:: Action item ::
Each line from the one containing "## run 7: layout make-up" through the last line of the records below is to be set down exactly; the rest stays out.

:: Provided material ::
######
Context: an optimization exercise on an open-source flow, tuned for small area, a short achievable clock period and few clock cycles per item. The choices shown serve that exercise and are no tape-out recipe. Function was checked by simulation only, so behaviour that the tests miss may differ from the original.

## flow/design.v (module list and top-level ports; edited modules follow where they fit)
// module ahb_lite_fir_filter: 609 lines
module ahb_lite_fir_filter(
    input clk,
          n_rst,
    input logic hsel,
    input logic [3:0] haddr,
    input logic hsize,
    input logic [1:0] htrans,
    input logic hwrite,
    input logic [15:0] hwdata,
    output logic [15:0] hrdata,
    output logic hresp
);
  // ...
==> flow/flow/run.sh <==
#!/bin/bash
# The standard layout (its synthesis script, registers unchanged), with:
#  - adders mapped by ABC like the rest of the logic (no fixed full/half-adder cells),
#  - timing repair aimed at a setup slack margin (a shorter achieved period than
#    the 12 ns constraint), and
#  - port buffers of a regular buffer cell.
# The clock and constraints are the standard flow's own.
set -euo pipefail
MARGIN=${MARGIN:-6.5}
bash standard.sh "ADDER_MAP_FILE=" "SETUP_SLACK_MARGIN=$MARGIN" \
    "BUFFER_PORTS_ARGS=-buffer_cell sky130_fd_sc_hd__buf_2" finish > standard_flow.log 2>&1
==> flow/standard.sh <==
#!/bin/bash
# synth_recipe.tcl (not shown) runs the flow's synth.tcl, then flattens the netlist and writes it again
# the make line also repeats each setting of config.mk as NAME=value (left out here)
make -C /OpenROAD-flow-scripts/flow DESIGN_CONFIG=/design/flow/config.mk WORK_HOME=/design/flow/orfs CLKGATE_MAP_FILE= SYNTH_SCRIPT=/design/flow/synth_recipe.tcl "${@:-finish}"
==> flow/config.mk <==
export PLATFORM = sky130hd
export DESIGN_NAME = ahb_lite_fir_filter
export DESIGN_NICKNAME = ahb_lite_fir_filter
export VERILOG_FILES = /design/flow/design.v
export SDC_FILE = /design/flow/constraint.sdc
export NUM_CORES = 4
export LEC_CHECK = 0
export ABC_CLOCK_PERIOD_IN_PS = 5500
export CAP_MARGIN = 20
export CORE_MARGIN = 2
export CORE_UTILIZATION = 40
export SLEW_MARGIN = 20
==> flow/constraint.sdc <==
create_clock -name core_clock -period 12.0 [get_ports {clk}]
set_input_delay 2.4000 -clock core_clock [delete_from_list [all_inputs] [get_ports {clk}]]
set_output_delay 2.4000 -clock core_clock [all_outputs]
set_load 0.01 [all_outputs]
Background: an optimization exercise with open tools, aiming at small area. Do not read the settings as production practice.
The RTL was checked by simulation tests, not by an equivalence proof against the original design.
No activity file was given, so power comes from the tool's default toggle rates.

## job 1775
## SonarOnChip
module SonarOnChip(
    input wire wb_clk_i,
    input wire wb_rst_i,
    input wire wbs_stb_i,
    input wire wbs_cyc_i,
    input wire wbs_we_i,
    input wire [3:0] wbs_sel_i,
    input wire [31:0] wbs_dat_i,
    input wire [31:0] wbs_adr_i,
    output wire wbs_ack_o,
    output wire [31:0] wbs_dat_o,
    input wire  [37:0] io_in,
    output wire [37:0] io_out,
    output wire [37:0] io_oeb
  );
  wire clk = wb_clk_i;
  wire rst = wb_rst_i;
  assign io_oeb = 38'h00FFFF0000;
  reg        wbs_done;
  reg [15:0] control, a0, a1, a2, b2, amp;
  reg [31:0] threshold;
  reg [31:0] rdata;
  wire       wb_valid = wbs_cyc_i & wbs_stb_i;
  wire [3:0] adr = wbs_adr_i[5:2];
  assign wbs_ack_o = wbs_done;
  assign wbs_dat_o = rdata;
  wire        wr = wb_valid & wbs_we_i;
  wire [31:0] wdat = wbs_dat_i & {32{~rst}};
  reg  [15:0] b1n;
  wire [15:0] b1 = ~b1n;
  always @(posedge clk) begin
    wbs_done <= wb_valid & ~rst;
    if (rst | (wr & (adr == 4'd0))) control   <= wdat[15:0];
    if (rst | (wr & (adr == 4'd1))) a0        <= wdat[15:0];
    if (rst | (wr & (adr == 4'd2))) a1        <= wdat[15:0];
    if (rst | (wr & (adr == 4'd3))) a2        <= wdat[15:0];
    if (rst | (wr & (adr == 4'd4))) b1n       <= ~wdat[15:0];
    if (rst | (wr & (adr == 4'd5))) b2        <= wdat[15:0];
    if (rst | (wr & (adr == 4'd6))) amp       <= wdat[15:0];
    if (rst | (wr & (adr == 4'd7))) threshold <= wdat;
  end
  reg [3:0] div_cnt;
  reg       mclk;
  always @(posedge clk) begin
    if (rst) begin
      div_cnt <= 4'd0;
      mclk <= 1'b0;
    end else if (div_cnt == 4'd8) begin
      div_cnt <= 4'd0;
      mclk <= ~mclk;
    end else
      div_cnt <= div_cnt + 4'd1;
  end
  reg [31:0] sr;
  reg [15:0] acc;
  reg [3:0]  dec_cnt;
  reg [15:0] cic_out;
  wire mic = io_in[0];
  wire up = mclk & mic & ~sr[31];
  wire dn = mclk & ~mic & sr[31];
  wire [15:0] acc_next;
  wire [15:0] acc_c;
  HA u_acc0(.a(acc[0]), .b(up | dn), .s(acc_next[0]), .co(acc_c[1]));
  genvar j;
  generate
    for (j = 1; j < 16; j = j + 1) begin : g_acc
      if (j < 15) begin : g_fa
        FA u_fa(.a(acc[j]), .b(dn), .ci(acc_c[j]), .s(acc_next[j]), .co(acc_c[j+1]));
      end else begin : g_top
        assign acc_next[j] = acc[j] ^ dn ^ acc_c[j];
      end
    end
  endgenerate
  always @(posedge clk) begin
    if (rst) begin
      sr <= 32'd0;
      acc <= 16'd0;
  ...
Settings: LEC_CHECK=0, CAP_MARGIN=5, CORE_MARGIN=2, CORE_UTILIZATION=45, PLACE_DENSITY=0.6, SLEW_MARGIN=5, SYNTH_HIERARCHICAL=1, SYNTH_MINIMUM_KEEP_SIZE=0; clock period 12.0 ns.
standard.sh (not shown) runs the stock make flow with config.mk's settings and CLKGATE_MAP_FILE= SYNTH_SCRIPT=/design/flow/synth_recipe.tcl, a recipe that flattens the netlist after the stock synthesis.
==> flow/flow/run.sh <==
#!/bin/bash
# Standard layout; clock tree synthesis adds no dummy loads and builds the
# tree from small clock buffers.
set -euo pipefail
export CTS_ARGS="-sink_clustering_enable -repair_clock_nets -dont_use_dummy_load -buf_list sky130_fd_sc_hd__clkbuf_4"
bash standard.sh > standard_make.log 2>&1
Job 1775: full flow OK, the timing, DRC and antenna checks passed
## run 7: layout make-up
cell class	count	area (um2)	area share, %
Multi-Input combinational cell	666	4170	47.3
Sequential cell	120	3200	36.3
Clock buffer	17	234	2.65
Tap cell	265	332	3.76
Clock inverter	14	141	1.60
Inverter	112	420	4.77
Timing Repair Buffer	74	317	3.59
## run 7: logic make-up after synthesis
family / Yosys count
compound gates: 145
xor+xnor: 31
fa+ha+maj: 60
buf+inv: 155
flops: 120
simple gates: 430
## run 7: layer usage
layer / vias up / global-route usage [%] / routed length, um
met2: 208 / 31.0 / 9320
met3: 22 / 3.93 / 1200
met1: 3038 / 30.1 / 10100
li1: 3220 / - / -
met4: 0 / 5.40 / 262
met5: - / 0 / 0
######
:: Task result ::
## run 7: layout make-up
cell class	count	area (um2)	area share, %
Multi-Input combinational cell	666	4170	47.3
Sequential cell	120	3200	36.3
Clock buffer	17	234	2.65
Tap cell	265	332	3.76
Clock inverter	14	141	1.60
Inverter	112	420	4.77
Timing Repair Buffer	74	317	3.59
## run 7: logic make-up after synthesis
family / Yosys count
compound gates: 145
xor+xnor: 31
fa+ha+maj: 60
buf+inv: 155
flops: 120
simple gates: 430
## run 7: layer usage
layer / vias up / global-route usage [%] / routed length, um
met2: 208 / 31.0 / 9320
met3: 22 / 3.93 / 1200
met1: 3038 / 30.1 / 10100
li1: 3220 / - / -
met4: 0 / 5.40 / 262
met5: - / 0 / 0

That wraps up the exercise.